* Supplied records

<file path="src/rtl/adaptive_green_scheduler.sv">
// Green-time scheduler: per-road arrival counters with a two-state request unit
// that turns a road's queued-vehicle snapshot into a clamped green time.
module adaptive_green_scheduler #(
  parameter int NUM_ROADS = 4,
  parameter int CNT_W     = 8,
  parameter int TG_W      = 8,
  parameter int TG_MIN    = 10,
  parameter int TG_MAX    = 60,
  parameter int WEIGHT    = 2
) (
  input  logic                       clk,
  input  logic                       reset,
  input  logic [NUM_ROADS-1:0]       car_in,
  input  logic                       req_valid,
  input  logic [3:0]                 req_road,
  output logic                       req_ready,
  output logic                       tg_valid,
  output logic [TG_W-1:0]            tg_value,
  output logic [3:0]                 tg_road,
  output logic                       tg_err,
  output logic [NUM_ROADS*CNT_W-1:0] counts,
  output logic [NUM_ROADS-1:0]       sat
);

  localparam int CW = CNT_W + TG_W + 1;
  localparam logic [CNT_W-1:0] CNT_MAX = '1;

  typedef enum logic {IDLE, CALC} state_t;

  state_t                  state, state_nxt;
  logic [CNT_W-1:0]        cnt     [NUM_ROADS];
  logic [CNT_W-1:0]        cnt_nxt [NUM_ROADS];
  logic [NUM_ROADS-1:0]    sat_nxt;
  logic [NUM_ROADS-1:0]    clr;
  logic                    accept;
  logic                    in_range;
  logic [CNT_W-1:0]        sel_cnt;
  logic [CNT_W-1:0]        snap_q;
  logic [3:0]              road_q;
  logic                    err_q;
  logic [CW-1:0]           green_wide;
  logic [TG_W-1:0]         green;

  assign accept   = (state == IDLE) && req_valid;
  assign in_range = {1'b0, req_road} < 5'(NUM_ROADS);

  // State register
  always_ff @(posedge clk or negedge reset) begin
    if (!reset) state <= IDLE;
    else        state <= state_nxt;
  end

  // Next-state logic
  always_comb begin
    state_nxt = state;
    case (state)
      IDLE: if (req_valid) state_nxt = CALC;
      CALC: state_nxt = IDLE;
      default: state_nxt = IDLE;
    endcase
  end

  // Output logic
  always_comb begin
    req_ready = (state == IDLE);
  end

  // Accepted road is cleared first, then this cycle's arrival is applied on top
  always_comb begin
    sel_cnt = '0;
    for (int unsigned i = 0; i < NUM_ROADS; i++) begin
      clr[i]     = accept && (req_road == 4'(i));
      cnt_nxt[i] = clr[i] ? '0 : cnt[i];
      sat_nxt[i] = clr[i] ? 1'b0 : sat[i];
      if (car_in[i] && cnt_nxt[i] != CNT_MAX) cnt_nxt[i] = cnt_nxt[i] + 1'b1;
      if (car_in[i] && cnt_nxt[i] == CNT_MAX) sat_nxt[i] = 1'b1;
      if (req_road == 4'(i)) sel_cnt = cnt[i];
    end
  end

  always_ff @(posedge clk or negedge reset) begin
    if (!reset) begin
      for (int unsigned i = 0; i < NUM_ROADS; i++) cnt[i] <= '0;
      sat <= '0;
    end else begin
      for (int unsigned i = 0; i < NUM_ROADS; i++) cnt[i] <= cnt_nxt[i];
      sat <= sat_nxt;
    end
  end

  always_comb begin
    counts = '0;
    for (int unsigned i = 0; i < NUM_ROADS; i++) counts[i*CNT_W +: CNT_W] = cnt[i];
  end

  always_comb begin
    green_wide = CW'(TG_MIN) + CW'(snap_q) * CW'(WEIGHT);
    if (err_q)                        green = TG_W'(TG_MIN);
    else if (green_wide > CW'(TG_MAX)) green = TG_W'(TG_MAX);
    else                              green = green_wide[TG_W-1:0];
  end

  always_ff @(posedge clk or negedge reset) begin
    if (!reset) begin
      snap_q   <= '0;
      road_q   <= '0;
      err_q    <= 1'b0;
      tg_valid <= 1'b0;
      tg_value <= '0;
      tg_road  <= '0;
      tg_err   <= 1'b0;
    end else begin
      tg_valid <= 1'b0;
      if (accept) begin
        snap_q <= in_range ? sel_cnt : '0;
        road_q <= req_road;
        err_q  <= !in_range;
      end
      if (state == CALC) begin
        tg_valid <= 1'b1;
        tg_value <= green;
        tg_road  <= road_q;
        tg_err   <= err_q;
      end
    end
  end

endmodule
</file>
<file path="config.mk">
export PLATFORM = sky130hd
export DESIGN_NAME = adaptive_green_scheduler
export DESIGN_NICKNAME = d
export VERILOG_FILES = /design/src/rtl/adaptive_green_scheduler.sv
export SDC_FILE = /design/constraint.sdc
export NUM_CORES = 1
export LEC_CHECK = 0
export ABC_AREA = 0
export BUFFER_PORTS_ARGS = -buffer_cell sky130_fd_sc_hd__buf_2
export CORE_MARGIN = 10
export CORE_UTILIZATION = 56
export CTS_CLUSTER_DIAMETER = 80
export DETAILED_ROUTE_END_ITERATION = 12
export GPL_TIMING_DRIVEN = 1
export PLACE_DENSITY = 0.8
export SYNTH_ARGS = -nofsm -noshare
export SYNTH_HDL_FRONTEND = slang
export SYNTH_SLANG_ARGS = --single-unit
</file>
<file path="constraint.sdc">
create_clock -name clk -period 3.9 [get_ports clk]
set_clock_uncertainty 0.2 [all_clocks]
set_input_delay 0.585 -clock clk [delete_from_list [all_inputs] [get_ports clk]]
set_output_delay 0.585 -clock clk [all_outputs]
set_load 0.02 [all_outputs]
</file>
Word level (Yosys, flattened, before mapping)
Cells that the tools add are included.

storage, ports and cells
  register bits after elaboration = 64
  input port bits = 11
  output and inout bits = 51
  logic and storage cells = 80

operators by class
  $add $sub $neg = 5
  $lt $le $gt $ge = 2
  equality and inequality tests = 11
  multiplexer cells = 26
  bitwise operators = 1
  reduce and logical (&&, ||, !) cells = 19

operators by type and width
  operator                                                         count
  2-to-1 mux 8 bit                                                 15
  adder 8 x 1 -> 8 bit (second input constant)                     4
  == test 8 bit (second input constant)                            4
  != test 8 bit (second input constant)                            4
  logical AND 1 bit                                                13
  adder 4 x 9 -> 10 bit (first input constant)                     1
  greater-than comparator 10 x 6 -> 1 bit (second input constant)  1
  2-to-1 mux 1 bit                                                 10
  == test 4 x 2 -> 1 bit (second input constant)                   2
  nonzero test 2 bit                                               4
  == test 4 x 1 -> 1 bit (second input constant)                   1
  zero test 4 bit                                                  1
  less-than comparator 4 x 3 -> 1 bit (second input constant)      1
  one-hot mux 1 bit (2 select lines)                               1
  zero test 1 bit                                                  1
  NOT 1 bit                                                        1

Depth between registers and ports, before layout
  depth after elaboration = 10
  depth in mapped cells = 12
  gate-level depth less buffers = 9

Worst setup path before layout
No wires, ideal clock.

  path type = input port to flip-flop
  start point = input port req_road[3]
  end point = register sat[1]
  setup time = 0.067 ns
  arrival = 3.134 ns
  required time = 3.633 ns
  setup slack = 0.500 ns
  stages = 11
  path buffers = 2
  cells stage by stage = or4b_4 > or2_0 > buf_2 > and2_1 > ha_1 > and4_1 > clkbuf_1 > a211o_1 > or3_1 > a21oi_1 > a41o_1

RTL lines
  what                  RTL line  RTL
  start, declared       15        input logic [3:0] req_road,
  end signal, assigned  87        sat <= sat_nxt;
  end, declared         22        output logic [NUM_ROADS-1:0] sat

==> impl_metrics.ini <==
[worst_setup_path]
r2r_slack_ns = 0.44
reg2reg_depth = 9
reg2reg_from = state$_DFF_PN0_
startpoint = state$_DFF_PN0_
timing.rr.end = sat[1]$_DFFE_PN0P_
worstPathCellList = or4b_4 > or2_0 > and2_1 > ha_1 > and4_1 > a211o_1 > or3_1 > a21oi_1 > a41o_1
crit_required_ns = 3.98
critPathMaxStageDelay_ns = 0.55
path_class = reg2reg
end_kind = flop
worstSetupStartpointType = flop
worstPathArrival_ns = 3.53
crit_slowest_cell = or4b_4
path_delay_family = simple AND/OR/NAND/NOR gates
cp_num_buf_inv = 0
worst-path-max-fanout = 10

[route]
wl_met1_mm = 3.72
routedWlPerCell_um = 17.9
wl_met2_mm = 4.48
wl_met3_um = 561
ant_nets = 0
drc_errors = 0
drt_iter0_markers = 275
top_layer_used = met4
totalWireLength_mm = 8.90
dr.pass1.iters = 4
vias_per_cell = 6.16
vias = 3057

[power_and_ir_drop]
total_power_w = 0.00278
pwr-share-comb = 0.371
p_int_w = 0.00164
cellLeakagePower_nw = 1.92
power.density_nw_per_um2 = 663
p_seq_frac = 0.395
vdd.ir_drop.worst_uv = 415
p_switching_w = 0.00114
clkPwrFrac = 0.234
swShare = 0.409

[grt]
antenna_found_initial = 0
grt_pass1_wl_mm = 15.0
grt.total_usage = 0.182
grt_max_degree = 28
grt_pass1_vias = 3052
overflow = 0

[sta]
hold_slack_ns = 0.00272
rsz0062_at_grt = no
setup_ws_ns = 0.442
setup_viol = 0
min_period_ns = 3.46
min_period_over_period = 0.887
maxSlewHeadroom = 0.662
slew_violations = 0
max_freq_ghz = 0.289
finalSetupTns_ns = 0
hold_viol_final = 0
worst_pin_slew_ns = 0.506

[placed_design]
gp_congestion = 0.881
pre_cts_ws_ns = 0.176
io_buffers = 60
dpl.hpwl_mm = 6.70
placed_cells = 480

[logic_synthesis]
syn-num-nets = 373
synthMuxAreaShare = 0.104
yosys.area_share.simple = 0.198
synth_adder_area_share = 0.0208
ys_warn_count = 0
ys_types = 59
seq_area_frac_synth = 0.436
netlist_instances = 356
synth-async-reset-ratio = 1.00
synth_compound_area_frac = 0.172
synth_top_family_by_area = simple AND/OR/NAND/NOR gates
avgSynthCellArea_um2 = 10.2
synth_xor_area_frac = 0.0339
synth_area_um2 = 3610
synth-edff-count = 0
synth.ff_latch_count = 63
synth-main-ff-cell = dfrtp_1

[clock_network]
htree_levels = 3
cts_setup_buffers = 0
cts_tree = done
cts.sinks = 63
cts_made_buffers = 9
insertion_delay_ns = 0.34
clk_pin_slew_ns = 0.07
clockBufferDepth = 2
cts.repair.resized = 0
cts-root-buf = clkbuf_8
hold_buffers = 0

[min_path]
min_path_type = in2async

[floorplanning]
dieArea_um2 = 10100
initial_utilization = 0.573
die-width_um = 100
io_pins = 62
coreArea_um2 = 6310
row_count = 29
chipHeight_um = 100

[cells_and_area]
drive_gt1_frac = 0.265
nFillCells = 519
finalNonFillerCells = 496
diodes = 0
nets = 431
area.growth.synth_to_final_pct = 16.2

[run_status]
status = finished, final reports clean

[job]
maxCapViolations = 0
## flip-flops by register name, summed over array words and instances, names as in the netlist
signal    count
counts       32
err_q         1
tg_road       4
tg_value      7
snap_q        8
tg_valid      1
sat           4
state         1
road_q        4
tg_err        1
## cells in the final DEF (no fill, tap or decap), types with 3 or more instances in the layout
master / n
dfrtp_1: 63
buf_2: 60
nand2_1: 24
nor2_1: 20
a21oi_1: 18
o21ai_0: 16
nand3_1: 15
and2_1: 12
mux2_2: 12
clkbuf_8: 11
nor3_1: 10
a31oi_1: 10
inv_1: 9
mux4_2: 8
nand4_1: 7
xnor2_1: 7
xor2_1: 7
a22o_1: 7
mux2i_1: 6
a211oi_1: 6
ha_1: 6
buf_4: 6
and3_1: 5
a21o_1: 5
and4_1: 5
a41oi_1: 4
nor3b_1: 4
nor2b_1: 4
nand2b_1: 3
o21ai_1: 3
a41o_1: 3
## power by group through the flow
stage          Combinational [W]  Sequential, W  Clock, W
2_1_floorplan           0.000604        0.00117         0
3_3_place_gp             0.00101        0.00110         0
3_5_place_dp             0.00103        0.00110         0
4_1_cts                  0.00104        0.00109  0.000661
5_1_grt                  0.00115        0.00113  0.000687
6_report                 0.00103        0.00110  0.000651
## Yosys cell counts (all sizes together) (2+ instances only)
cell type / instances / area share
a31oi: 10 / 0.017
o2111ai: 2 / 0.0048
a22o: 7 / 0.017
a21boi: 2 / 0.0042
or3: 2 / 0.0035
a211oi: 6 / 0.012
xnor2: 7 / 0.017
o21ai: 20 / 0.029
and4: 5 / 0.012
nor4b: 3 / 0.0073
dfrtp: 63 / 0.44
and3: 5 / 0.0087
nor3b: 4 / 0.0083
a21o: 5 / 0.010
mux2: 12 / 0.037
clkbuf: 12 / 0.012
mux4: 8 / 0.050
a41oi: 4 / 0.0097
nand4: 7 / 0.012
nand3: 15 / 0.021
nor2: 22 / 0.027
o2111a: 2 / 0.0062
nor2b: 4 / 0.0069
buf: 7 / 0.013
a41o: 3 / 0.0083
o31ai: 2 / 0.0042
xor2: 7 / 0.017
nor3: 10 / 0.014
inv: 9 / 0.0093
ha: 6 / 0.021
and4b: 2 / 0.0055
and2: 12 / 0.021
a211o: 2 / 0.0048
nand2b: 3 / 0.0052
a21oi: 18 / 0.025
nand2: 24 / 0.025
or2: 4 / 0.0076
o211ai: 2 / 0.0042
mux2i: 6 / 0.017
## how the worst max path moves through the flow
stage	endpoint	slack, ns	cells past startpoint
floorplan	sat[1]$_DFFE_PN0P_	0.50	11
global placement	sat[1]$_DFFE_PN0P_	0.26	10
finish	sat[1]$_DFFE_PN0P_	0.44	9
detailed placement	sat[1]$_DFFE_PN0P_	0.18	10
global route	sat[1]$_DFFE_PN0P_	0.27	9
CTS	sat[1]$_DFFE_PN0P_	0.48	9
## metal layers
layer | track usage | vias to the layer above
met5 | 0 | -
met1 | 0.225 | 1474
met2 | 0.301 | 108
li1 | - | 1456
met3 | 0.0398 | 19
met4 | 0.0707 | 0
## logic make-up (layout without fill, tap and decap cells)
family / Yosys count / after routing
buffers and inverters: 28 / 91
muxes: 26 / 26
adders and majority gates: 6 / 6
xor gates and xnor gates: 14 / 14
and+or+nand+nor: 127 / 127
other: 1 / 1
DFF: 63 / 63
AOI/OAI and AO/OA: 91 / 91
## through the flow
step | instance area, um^2 | utilization
after floorplan | 3610 | -
after global placement | 3970 | 0.629
after detailed placement | 3970 | 0.629
after CTS | 4200 | 0.665
after global routing | 4200 | 0.665
final | 4200 | 0.665
## area by class of cell
type / instances / area, um^2 / share of cell area
multi-input cells: 265 / 1920 / 0.457
flip-flops and latches: 63 / 1580 / 0.375
repair buffers: 66 / 345 / 0.0822
clock buffers: 11 / 151 / 0.0360
well taps: 77 / 96.3 / 0.0229
clock inverters: 5 / 80.1 / 0.0191
inverters: 9 / 33.8 / 0.00804
No activity file was read; power rests on OpenSTA's default activity.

* Assignment
Looking at the listing above, how many of its lines contain the string "flip"? Give the number alone.

* Solution to the exercise
3